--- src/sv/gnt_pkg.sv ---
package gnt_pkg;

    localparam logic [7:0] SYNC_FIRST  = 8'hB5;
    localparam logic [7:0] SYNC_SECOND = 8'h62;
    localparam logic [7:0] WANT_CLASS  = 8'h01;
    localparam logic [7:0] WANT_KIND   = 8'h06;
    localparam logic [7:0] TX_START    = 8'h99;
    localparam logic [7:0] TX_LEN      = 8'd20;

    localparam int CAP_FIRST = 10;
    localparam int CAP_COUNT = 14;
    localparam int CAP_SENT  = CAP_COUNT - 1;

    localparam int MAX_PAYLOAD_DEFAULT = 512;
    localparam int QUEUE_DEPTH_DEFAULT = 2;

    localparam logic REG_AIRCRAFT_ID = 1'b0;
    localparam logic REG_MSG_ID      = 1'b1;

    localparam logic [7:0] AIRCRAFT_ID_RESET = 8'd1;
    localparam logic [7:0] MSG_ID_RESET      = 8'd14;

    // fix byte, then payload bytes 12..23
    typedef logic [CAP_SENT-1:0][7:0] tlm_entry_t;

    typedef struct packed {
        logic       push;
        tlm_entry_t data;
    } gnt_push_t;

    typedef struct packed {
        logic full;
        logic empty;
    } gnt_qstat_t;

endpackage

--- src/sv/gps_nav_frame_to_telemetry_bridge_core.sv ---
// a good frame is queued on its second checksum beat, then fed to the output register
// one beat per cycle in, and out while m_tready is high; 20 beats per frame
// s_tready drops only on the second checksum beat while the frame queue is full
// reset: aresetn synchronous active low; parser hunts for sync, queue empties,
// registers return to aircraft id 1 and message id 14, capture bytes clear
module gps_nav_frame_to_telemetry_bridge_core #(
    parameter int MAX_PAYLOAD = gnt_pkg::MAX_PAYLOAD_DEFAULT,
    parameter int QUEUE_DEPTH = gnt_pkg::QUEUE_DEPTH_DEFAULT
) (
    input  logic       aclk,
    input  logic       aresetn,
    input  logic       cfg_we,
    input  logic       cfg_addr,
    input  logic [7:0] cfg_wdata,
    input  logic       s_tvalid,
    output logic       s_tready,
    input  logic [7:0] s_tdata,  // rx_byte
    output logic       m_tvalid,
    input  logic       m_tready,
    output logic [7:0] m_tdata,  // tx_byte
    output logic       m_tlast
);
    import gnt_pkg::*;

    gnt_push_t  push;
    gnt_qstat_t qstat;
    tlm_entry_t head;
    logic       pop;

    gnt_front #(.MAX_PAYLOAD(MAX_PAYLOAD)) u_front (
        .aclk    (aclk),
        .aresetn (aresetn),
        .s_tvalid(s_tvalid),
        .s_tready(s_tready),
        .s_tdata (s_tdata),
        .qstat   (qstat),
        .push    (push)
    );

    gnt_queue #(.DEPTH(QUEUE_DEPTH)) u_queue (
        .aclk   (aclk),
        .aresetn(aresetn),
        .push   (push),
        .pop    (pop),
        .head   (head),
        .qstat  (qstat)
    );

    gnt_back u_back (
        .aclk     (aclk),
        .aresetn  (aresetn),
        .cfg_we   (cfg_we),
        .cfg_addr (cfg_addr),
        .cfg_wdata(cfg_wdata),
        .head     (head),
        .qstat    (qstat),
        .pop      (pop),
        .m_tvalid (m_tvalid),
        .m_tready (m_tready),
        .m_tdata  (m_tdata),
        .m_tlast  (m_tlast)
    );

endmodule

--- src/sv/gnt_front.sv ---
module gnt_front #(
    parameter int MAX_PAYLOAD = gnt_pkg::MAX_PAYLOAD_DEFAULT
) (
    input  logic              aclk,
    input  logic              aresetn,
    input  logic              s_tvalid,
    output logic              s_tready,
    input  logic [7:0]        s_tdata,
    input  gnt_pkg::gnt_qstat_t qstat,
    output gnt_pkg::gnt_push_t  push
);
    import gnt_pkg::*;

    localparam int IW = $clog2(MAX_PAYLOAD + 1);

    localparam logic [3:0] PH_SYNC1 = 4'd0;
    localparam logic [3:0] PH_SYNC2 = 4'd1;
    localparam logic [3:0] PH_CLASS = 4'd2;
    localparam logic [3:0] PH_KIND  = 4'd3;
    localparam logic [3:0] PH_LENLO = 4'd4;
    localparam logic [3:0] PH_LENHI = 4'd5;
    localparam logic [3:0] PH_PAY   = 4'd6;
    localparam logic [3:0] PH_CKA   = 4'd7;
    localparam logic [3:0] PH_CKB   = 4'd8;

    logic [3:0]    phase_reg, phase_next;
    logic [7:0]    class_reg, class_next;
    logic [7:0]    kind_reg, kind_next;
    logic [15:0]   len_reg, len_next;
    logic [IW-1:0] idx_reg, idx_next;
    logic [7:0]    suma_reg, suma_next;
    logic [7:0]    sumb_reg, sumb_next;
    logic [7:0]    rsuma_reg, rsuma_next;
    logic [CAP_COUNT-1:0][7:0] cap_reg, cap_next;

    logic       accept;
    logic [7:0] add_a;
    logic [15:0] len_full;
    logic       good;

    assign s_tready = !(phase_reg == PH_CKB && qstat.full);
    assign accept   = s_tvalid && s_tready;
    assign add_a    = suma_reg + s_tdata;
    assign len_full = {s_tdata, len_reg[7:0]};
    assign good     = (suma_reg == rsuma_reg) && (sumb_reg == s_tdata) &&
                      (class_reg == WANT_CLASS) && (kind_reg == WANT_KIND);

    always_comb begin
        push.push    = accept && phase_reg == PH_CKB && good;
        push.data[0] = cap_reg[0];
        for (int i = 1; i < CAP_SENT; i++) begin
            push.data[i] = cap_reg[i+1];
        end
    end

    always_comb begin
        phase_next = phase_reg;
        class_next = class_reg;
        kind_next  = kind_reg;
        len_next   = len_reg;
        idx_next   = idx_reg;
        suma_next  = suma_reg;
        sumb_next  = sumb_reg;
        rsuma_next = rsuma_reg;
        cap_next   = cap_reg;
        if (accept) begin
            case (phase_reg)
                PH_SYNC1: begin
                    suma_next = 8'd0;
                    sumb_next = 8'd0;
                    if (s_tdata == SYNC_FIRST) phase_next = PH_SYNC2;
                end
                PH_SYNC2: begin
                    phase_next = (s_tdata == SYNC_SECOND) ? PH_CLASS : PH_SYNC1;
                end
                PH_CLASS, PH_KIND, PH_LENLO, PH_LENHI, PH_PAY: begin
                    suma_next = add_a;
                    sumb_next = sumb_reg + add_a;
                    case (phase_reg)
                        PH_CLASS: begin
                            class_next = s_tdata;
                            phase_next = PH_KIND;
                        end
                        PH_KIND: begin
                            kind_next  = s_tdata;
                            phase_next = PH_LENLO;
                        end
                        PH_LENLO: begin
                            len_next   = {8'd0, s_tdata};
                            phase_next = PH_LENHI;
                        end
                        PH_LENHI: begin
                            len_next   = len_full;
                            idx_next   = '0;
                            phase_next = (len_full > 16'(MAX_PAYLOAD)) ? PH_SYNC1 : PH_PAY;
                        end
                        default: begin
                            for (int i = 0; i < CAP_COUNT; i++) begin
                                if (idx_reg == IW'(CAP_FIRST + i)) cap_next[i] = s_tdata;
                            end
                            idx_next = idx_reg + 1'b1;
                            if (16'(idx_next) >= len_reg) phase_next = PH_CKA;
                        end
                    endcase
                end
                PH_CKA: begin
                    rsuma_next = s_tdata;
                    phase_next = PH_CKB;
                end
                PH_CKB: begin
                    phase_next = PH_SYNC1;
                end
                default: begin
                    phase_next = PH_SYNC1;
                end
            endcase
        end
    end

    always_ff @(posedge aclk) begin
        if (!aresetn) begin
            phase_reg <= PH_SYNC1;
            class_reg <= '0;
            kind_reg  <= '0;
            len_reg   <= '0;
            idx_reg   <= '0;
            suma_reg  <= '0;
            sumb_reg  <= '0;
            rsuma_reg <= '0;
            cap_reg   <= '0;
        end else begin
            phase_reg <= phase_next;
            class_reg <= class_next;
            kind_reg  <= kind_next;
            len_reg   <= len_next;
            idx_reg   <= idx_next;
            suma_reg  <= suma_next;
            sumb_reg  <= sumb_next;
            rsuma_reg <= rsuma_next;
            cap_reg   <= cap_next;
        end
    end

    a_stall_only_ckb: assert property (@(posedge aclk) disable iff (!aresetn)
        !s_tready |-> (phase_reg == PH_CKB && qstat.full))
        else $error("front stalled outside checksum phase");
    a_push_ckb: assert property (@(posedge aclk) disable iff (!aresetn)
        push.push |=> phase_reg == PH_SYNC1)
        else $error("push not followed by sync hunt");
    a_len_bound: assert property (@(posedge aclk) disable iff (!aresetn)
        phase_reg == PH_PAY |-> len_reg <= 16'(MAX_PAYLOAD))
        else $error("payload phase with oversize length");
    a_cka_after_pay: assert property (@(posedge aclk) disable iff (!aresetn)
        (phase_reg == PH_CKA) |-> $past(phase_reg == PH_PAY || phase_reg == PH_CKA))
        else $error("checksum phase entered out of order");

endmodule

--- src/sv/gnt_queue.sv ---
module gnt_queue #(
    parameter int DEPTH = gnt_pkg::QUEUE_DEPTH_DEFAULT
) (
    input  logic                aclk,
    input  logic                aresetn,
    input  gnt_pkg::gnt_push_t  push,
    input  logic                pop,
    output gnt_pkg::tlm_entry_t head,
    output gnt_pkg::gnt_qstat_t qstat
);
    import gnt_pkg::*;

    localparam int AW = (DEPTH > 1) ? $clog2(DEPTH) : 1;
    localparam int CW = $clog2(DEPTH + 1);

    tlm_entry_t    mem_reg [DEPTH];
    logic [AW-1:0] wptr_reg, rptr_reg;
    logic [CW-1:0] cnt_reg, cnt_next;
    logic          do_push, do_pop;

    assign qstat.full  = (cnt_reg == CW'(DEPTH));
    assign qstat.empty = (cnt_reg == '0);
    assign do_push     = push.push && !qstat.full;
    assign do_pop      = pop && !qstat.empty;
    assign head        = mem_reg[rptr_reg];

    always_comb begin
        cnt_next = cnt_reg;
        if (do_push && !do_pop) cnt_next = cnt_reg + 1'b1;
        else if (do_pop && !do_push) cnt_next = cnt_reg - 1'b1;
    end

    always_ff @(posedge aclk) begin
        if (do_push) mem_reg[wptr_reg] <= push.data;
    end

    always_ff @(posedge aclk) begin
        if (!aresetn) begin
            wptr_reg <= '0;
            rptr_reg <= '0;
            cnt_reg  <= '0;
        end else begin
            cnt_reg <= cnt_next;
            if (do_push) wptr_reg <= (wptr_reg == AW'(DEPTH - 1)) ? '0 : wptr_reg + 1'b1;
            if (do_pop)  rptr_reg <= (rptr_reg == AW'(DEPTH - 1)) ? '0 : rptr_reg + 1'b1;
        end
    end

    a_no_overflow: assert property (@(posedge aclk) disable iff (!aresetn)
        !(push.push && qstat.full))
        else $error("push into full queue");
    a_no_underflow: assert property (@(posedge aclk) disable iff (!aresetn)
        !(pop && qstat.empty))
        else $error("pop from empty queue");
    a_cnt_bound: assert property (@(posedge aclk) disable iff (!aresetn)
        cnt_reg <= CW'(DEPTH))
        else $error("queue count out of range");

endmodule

=======

* [TASK TO COMPLETE]
Which lines above contain the word "head"? Copy each one.

* [YOUR SOLUTION]
    tlm_entry_t head;
        .head   (head),
        .head     (head),
    output gnt_pkg::tlm_entry_t head,
    assign head        = mem_reg[rptr_reg];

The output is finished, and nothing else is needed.